PremuNet can extract information from multiple views and combine them interactively through pre-training and fine-tuning. The network consists of two branches: a Transformer-GNN branch that extracts SMILES and graph information, and a Fusion Net branch that extracts graph and conformation information, called PermuNet-L and PermuNet-H respectively. We employ masked self-supervised methods to enable the model to learn information fusion and achieve improved performance in downstream tasks.
Our pre-training process employs both the ChEMBL and PCQM4M datasets. The ChEMBL dataset can be accessed through this link, while the PCQM4M dataset is available for download here.
We use MoleculeNet as our benchmark test. The datasets and splits of MoleculeNet in our experiment are available at this link. Download and unzip it into your dataset directory.
We have added 3D coordinates to the molecules in MoleculeNet to further improve prediction performance. The source for these 3D coordinates can be accessed via here.
You should download the molecule_net.tar.gz
file. Unzip it and place it in your dataset directory
pip install -r requirements.txt
The pretraining weights can be found at this link. Please download them to the project root directory and unzip them. If you want to train your own pre-training weights, you can refer to the following steps.
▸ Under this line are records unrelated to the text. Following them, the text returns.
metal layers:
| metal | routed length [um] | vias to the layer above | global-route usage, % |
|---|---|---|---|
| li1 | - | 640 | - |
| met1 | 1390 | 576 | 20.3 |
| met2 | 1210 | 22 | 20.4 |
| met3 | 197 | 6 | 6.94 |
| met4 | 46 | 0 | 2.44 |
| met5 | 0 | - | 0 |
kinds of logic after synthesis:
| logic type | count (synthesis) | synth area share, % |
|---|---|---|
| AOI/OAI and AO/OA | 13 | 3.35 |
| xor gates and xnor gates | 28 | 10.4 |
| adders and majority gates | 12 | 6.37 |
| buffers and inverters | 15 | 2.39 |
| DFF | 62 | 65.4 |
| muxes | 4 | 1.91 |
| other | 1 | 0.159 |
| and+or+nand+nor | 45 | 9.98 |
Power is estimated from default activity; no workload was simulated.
`flow/config.mk`:
```
export PLATFORM = sky130hd
export DESIGN_NAME = fir_filter
export DESIGN_NICKNAME = fir_filter
export VERILOG_FILES = /design/flow/design.v
export SDC_FILE = /design/flow/constraint.sdc
export NUM_CORES = 4
export LEC_CHECK = 1
export CORE_AREA = 10 10 75 75
export DIE_AREA = 0 0 85 85
```
`flow/constraint.sdc`:
```
current_design fir_filter

set clk_period 2.6
set clk_io_pct 0.2

create_clock -name clk0 -period $clk_period [get_ports {clk}]

set non_clock_inputs [all_inputs -no_clocks]
set_input_delay [expr $clk_period * $clk_io_pct] -clock clk0 $non_clock_inputs
set_output_delay [expr $clk_period * $clk_io_pct] -clock clk0 [all_outputs]
```
`flow/design.v`:
```
module fir_filter #(
    parameter N = 4,
    parameter DATA_WIDTH = 16
)(
    input  wire clk,
    input  wire reset_n,
    input  wire signed [DATA_WIDTH-1:0] x_in, 
    output reg  signed [DATA_WIDTH-1:0] y_out 
);
    reg signed [DATA_WIDTH-1:0] coeff [0:N-1];
    initial begin
        coeff[0] = 16'sd8192;
        coeff[1] = 16'sd8192;
        coeff[2] = 16'sd8192;
        coeff[3] = 16'sd8192;
    end
    reg signed [DATA_WIDTH-1:0] x_reg [0:N-1];
    integer i;
    always @(posedge clk or negedge reset_n) begin
        if (!reset_n) begin
            for (i=0; i<N; i=i+1) x_reg[i] <= 0;
            y_out <= 0;
        end else begin
            for (i=N-1; i>0; i=i-1)
                x_reg[i] <= x_reg[i-1];
            x_reg[0] <= x_in;
            y_out <= (coeff[0]*x_reg[0] + coeff[1]*x_reg[1] +
                      coeff[2]*x_reg[2] + coeff[3]*x_reg[3]) >>> 14;
        end
    end
endmodule
```
$ cat flow/config.mk
export PLATFORM = sky130hd
export DESIGN_NAME = booth_multiplier
export DESIGN_NICKNAME = booth_multiplier
export VERILOG_FILES = /design/flow/design.v
export SDC_FILE = /design/flow/constraint.sdc
export NUM_CORES = 4
export LEC_CHECK = 1
export CORE_UTILIZATION = 30
$ cat flow/constraint.sdc
current_design booth_multiplier

set clk_period 31.1
set clk_io_pct 0.2

create_clock -name clk0 -period $clk_period

set non_clock_inputs [all_inputs -no_clocks]
set_input_delay [expr $clk_period * $clk_io_pct] -clock clk0 $non_clock_inputs
set_output_delay [expr $clk_period * $clk_io_pct] -clock clk0 [all_outputs]
$ cat flow/design.v
module booth_multiplier (
    input  signed [7:0] multiplicand,
    input  signed [7:0] multiplier,
    output signed [15:0] product
);
    reg signed [15:0] A, S, P;
    integer i;
    always @(*) begin
        A = {multiplicand, 8'b0};
        S = {-multiplicand, 8'b0};
        P = {{8{multiplier[7]}}, multiplier, 1'b0};
        for (i = 0; i < 8; i = i + 1) begin
            case (P[1:0])
                2'b01: P = P + A;   
                2'b10: P = P + S;   
            endcase
            P = P >>> 1;
        end
    end
    assign product = P[15:0];
endmodule
--- flow/run.sh ---
#!/bin/bash
# OpenROAD 26Q1-2900-gdf79404cd8, Yosys 0.63+post, stock flow scripts
make -C /OpenROAD-flow-scripts/flow DESIGN_CONFIG=/design/flow/config.mk WORK_HOME=/design/flow/orfs finish
--- flow/config.mk ---
export PLATFORM = sky130hd
export DESIGN_NAME = async_fifo
export DESIGN_NICKNAME = async_fifo
export VERILOG_FILES = /design/flow/design.v
export SDC_FILE = /design/flow/constraint.sdc
export NUM_CORES = 4
export LEC_CHECK = 1
export CORE_UTILIZATION = 40
--- flow/constraint.sdc ---
current_design async_fifo

set clk_period 4.2
set clk_io_pct 0.2

create_clock -name clk0 -period $clk_period [get_ports {rd_clk}]
create_clock -name clk1 -period $clk_period [get_ports {wr_clk}]

set non_clock_inputs [all_inputs -no_clocks]
set_input_delay [expr $clk_period * $clk_io_pct] -clock clk0 $non_clock_inputs
set_output_delay [expr $clk_period * $clk_io_pct] -clock clk0 [all_outputs]
<file path="flow/run.sh">
#!/bin/bash
# OpenROAD 26Q1-2900-gdf79404cd8, Yosys 0.63+post, stock flow scripts
make -C /OpenROAD-flow-scripts/flow DESIGN_CONFIG=/design/flow/config.mk WORK_HOME=/design/flow/orfs finish
</file>
<file path="flow/config.mk">
export PLATFORM = sky130hd
export DESIGN_NAME = if_stage
export DESIGN_NICKNAME = if_stage
export VERILOG_FILES = /design/flow/design.v
export SDC_FILE = /design/flow/constraint.sdc
export NUM_CORES = 4
export LEC_CHECK = 1
export CORE_AREA = 10 10 136 136
export DIE_AREA = 0 0 146 146
</file>
<file path="flow/constraint.sdc">
current_design if_stage

set clk_period 8.6
set clk_io_pct 0.2

create_clock -name clk0 -period $clk_period [get_ports {clk}]

set non_clock_inputs [all_inputs -no_clocks]
set_input_delay [expr $clk_period * $clk_io_pct] -clock clk0 $non_clock_inputs
set_output_delay [expr $clk_period * $clk_io_pct] -clock clk0 [all_outputs]
</file>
Step 1: Download PCQM4M Dataset
Step 2:
cd Transformer1D
python pretrain_trfm.py --data /pcqm4m-v2/raw/data.csv.gz
Note that you should replace parameter with your own data path.
The pre-training of Graph-Level Transformer can follow the introduction in this link.
PremuNet-H module, we used the code from this link. You can consider using their code and steps for pre-training, or use our code with the following steps:
cd UnifiedMolPretrain
python train.py --num-layers 12 --batch-size 128 --enable-tb --node-attn --use-bn --pred-pos-residual --mask-prob 0.25
The configuration files for each dataset are located in the /configs directory. These parameters can be utilized directly as provided, or they can be modified as needed. The step for finetuning on MoleculeNet is as follows
You should unzip the downloaded dataset and place them separately under the /dataset/
directory.
python pretrans_data.py --dataset_dir ${your dataset directory}
bash evaluate_all.sh
Zhang H, Wu J, Liu S, et al. A pre-trained multi-representation fusion network for molecular property prediction[J]. Information Fusion, 2024, 103: 102092.
This project utilizes the code from the UnifiedMolPretrain and Smiles-Transformer projects. The successful implementation of this project is attributed to the outstanding research papers and well-structured code provided by these initiatives.